Segment Start: Study material
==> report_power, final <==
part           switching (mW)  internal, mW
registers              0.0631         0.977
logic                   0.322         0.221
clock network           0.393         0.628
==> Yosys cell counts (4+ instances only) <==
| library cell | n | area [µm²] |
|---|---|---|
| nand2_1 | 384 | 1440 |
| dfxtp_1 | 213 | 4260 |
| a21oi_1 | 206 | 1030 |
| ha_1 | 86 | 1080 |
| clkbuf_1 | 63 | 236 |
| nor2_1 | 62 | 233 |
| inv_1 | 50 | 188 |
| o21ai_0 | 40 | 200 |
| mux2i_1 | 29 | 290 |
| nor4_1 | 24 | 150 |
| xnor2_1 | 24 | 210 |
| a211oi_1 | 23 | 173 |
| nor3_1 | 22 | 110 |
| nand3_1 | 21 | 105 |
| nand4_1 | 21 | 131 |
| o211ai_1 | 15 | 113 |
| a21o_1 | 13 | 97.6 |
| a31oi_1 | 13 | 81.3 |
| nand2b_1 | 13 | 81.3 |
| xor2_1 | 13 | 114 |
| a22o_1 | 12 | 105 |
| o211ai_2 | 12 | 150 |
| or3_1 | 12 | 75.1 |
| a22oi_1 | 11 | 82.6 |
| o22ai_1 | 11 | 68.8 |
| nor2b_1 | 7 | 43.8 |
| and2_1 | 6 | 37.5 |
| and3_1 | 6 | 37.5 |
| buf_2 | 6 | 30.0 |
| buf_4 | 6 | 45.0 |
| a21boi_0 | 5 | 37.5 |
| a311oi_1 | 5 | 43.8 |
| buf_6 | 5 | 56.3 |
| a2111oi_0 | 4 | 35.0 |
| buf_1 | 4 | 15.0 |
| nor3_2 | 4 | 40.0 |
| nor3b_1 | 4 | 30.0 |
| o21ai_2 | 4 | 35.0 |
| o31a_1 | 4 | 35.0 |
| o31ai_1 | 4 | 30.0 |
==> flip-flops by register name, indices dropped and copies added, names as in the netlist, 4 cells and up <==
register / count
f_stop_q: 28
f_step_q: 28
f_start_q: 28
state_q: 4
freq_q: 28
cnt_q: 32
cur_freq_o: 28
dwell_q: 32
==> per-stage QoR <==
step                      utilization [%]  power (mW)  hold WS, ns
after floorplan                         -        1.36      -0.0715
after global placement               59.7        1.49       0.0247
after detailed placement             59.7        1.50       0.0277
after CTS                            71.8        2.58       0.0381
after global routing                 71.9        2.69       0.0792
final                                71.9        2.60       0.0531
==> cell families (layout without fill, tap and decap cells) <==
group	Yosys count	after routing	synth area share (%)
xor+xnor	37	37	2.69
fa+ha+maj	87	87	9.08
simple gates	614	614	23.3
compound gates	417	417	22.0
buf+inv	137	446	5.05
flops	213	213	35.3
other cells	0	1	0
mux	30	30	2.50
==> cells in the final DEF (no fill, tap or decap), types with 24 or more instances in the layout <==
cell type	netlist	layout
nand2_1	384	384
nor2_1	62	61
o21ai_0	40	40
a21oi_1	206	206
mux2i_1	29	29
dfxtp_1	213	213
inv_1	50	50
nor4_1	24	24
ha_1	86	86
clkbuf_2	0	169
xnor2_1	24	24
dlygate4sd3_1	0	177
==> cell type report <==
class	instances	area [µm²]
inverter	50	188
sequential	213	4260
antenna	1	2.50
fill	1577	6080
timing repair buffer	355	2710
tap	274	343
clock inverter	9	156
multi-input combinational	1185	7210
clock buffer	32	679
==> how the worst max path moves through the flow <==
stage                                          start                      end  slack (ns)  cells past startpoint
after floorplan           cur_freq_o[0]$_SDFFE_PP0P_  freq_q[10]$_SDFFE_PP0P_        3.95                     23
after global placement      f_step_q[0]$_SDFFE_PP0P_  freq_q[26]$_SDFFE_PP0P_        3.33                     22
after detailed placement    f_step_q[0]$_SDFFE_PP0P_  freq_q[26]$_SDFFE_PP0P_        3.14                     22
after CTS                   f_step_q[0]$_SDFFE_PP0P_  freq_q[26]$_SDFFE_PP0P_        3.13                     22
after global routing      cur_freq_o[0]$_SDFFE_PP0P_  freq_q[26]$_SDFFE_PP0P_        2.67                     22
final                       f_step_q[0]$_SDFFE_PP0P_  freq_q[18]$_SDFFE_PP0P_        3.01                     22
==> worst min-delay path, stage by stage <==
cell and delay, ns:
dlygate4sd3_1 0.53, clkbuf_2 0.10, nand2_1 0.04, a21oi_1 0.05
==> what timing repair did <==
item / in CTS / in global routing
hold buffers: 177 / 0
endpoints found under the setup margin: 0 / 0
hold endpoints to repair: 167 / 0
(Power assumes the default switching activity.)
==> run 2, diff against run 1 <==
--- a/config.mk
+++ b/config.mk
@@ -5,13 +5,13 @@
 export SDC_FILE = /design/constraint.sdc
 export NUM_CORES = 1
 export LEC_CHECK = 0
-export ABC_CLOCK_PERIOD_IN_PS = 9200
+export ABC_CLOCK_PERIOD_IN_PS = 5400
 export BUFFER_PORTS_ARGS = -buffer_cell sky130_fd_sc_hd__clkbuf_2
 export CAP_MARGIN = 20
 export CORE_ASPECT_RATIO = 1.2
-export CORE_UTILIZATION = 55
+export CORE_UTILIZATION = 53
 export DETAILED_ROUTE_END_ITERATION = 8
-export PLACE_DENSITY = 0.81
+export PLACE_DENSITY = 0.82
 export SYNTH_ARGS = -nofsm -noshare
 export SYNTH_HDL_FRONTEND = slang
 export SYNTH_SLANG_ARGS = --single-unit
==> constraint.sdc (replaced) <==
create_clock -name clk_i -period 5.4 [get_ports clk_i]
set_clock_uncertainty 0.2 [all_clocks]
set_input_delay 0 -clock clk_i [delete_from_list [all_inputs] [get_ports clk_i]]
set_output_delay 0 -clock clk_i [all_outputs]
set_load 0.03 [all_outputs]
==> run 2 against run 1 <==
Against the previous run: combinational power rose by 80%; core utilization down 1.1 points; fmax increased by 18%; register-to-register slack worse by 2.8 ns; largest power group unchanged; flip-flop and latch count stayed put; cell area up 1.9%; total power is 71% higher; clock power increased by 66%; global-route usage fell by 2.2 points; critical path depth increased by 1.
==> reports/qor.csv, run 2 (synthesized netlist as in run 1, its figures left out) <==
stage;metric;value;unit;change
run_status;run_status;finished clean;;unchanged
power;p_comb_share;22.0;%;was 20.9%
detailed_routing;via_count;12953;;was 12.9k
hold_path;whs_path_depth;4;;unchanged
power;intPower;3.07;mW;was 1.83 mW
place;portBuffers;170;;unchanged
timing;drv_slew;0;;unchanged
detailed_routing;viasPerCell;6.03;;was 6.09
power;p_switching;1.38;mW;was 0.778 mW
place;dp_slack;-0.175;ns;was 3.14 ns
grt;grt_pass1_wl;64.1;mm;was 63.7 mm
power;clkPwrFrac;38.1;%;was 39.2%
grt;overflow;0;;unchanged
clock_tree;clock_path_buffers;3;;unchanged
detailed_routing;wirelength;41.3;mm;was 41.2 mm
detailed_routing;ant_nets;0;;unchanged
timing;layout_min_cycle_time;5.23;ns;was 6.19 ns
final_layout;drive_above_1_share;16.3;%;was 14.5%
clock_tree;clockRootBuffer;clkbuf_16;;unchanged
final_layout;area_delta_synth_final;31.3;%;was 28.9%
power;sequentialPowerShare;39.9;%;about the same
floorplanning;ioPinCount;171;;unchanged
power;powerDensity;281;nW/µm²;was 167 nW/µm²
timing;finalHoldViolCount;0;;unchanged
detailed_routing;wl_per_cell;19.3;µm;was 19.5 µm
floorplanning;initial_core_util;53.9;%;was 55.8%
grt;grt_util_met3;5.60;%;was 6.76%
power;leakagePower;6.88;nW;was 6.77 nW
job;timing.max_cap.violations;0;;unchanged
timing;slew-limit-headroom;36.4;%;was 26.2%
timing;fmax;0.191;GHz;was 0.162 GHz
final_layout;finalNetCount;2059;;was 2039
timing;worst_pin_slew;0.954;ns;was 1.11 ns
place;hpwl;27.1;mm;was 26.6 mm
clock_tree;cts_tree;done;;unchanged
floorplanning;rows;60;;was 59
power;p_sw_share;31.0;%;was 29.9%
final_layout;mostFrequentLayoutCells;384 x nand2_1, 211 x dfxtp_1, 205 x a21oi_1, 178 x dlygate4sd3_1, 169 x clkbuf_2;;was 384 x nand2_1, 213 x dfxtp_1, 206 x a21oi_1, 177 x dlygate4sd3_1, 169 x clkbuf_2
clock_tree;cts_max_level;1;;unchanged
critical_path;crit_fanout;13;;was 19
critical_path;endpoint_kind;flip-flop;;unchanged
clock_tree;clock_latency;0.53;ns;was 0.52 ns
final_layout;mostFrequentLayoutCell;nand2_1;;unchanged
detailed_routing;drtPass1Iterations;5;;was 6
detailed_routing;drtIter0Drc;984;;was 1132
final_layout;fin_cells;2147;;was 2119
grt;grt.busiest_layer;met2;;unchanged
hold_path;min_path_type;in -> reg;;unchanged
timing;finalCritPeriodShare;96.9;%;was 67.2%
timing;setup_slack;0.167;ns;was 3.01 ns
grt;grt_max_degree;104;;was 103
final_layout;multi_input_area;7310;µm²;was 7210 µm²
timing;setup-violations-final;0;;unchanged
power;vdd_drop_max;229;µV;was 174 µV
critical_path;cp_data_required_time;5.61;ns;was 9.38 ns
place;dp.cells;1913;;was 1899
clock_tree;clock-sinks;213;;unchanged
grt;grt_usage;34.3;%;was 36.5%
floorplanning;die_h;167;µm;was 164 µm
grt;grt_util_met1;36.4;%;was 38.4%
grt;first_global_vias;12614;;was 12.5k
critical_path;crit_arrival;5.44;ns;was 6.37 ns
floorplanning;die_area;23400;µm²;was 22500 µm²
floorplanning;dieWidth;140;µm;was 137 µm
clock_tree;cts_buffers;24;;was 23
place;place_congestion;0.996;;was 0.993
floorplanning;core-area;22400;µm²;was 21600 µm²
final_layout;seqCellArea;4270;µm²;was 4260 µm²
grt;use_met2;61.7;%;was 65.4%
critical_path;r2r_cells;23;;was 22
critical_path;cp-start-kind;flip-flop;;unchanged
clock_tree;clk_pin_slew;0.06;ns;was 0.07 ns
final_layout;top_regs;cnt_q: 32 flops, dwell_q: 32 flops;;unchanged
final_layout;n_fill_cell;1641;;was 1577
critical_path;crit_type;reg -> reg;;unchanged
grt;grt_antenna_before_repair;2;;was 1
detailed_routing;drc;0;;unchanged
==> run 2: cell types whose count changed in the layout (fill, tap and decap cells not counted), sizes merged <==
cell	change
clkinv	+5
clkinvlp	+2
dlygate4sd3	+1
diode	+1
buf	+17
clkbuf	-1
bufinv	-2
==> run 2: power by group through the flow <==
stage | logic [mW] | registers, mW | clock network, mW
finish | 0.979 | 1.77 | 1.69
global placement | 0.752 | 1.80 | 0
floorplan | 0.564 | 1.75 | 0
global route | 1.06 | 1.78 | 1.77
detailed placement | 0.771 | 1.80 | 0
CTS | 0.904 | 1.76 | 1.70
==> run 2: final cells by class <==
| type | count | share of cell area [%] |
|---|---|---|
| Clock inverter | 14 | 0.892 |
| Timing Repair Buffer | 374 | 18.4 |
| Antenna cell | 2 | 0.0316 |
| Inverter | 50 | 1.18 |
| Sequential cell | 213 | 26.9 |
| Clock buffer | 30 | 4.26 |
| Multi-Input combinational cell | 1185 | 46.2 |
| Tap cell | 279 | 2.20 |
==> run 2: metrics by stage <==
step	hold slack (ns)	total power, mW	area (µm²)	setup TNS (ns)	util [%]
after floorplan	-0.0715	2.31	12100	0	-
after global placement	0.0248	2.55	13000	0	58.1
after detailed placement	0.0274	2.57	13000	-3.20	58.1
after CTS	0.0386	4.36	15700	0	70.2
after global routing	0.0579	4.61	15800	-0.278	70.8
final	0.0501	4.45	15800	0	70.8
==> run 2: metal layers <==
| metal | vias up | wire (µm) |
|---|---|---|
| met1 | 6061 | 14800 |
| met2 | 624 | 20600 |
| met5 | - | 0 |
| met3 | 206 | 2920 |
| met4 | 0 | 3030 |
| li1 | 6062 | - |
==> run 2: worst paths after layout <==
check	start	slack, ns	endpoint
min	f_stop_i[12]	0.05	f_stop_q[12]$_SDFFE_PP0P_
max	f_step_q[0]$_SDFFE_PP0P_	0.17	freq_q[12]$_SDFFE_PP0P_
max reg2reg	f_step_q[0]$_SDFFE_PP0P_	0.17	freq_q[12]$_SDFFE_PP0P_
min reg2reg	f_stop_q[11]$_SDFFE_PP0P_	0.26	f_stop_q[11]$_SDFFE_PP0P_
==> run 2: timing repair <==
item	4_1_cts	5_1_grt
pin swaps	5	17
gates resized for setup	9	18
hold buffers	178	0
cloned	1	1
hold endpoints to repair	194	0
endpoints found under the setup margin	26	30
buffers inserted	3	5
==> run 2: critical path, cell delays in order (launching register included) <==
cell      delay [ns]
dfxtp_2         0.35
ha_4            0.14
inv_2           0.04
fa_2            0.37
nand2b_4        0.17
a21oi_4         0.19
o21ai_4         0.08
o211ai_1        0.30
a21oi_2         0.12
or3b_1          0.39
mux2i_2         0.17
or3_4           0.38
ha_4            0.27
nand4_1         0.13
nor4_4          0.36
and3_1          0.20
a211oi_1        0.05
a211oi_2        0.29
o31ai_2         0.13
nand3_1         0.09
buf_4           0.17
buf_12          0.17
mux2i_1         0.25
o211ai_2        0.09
Segment End: Study material
_What is needed_. Looking at the data above, count every line holding the word "through" and state only the count.

_Exercise solution_. 2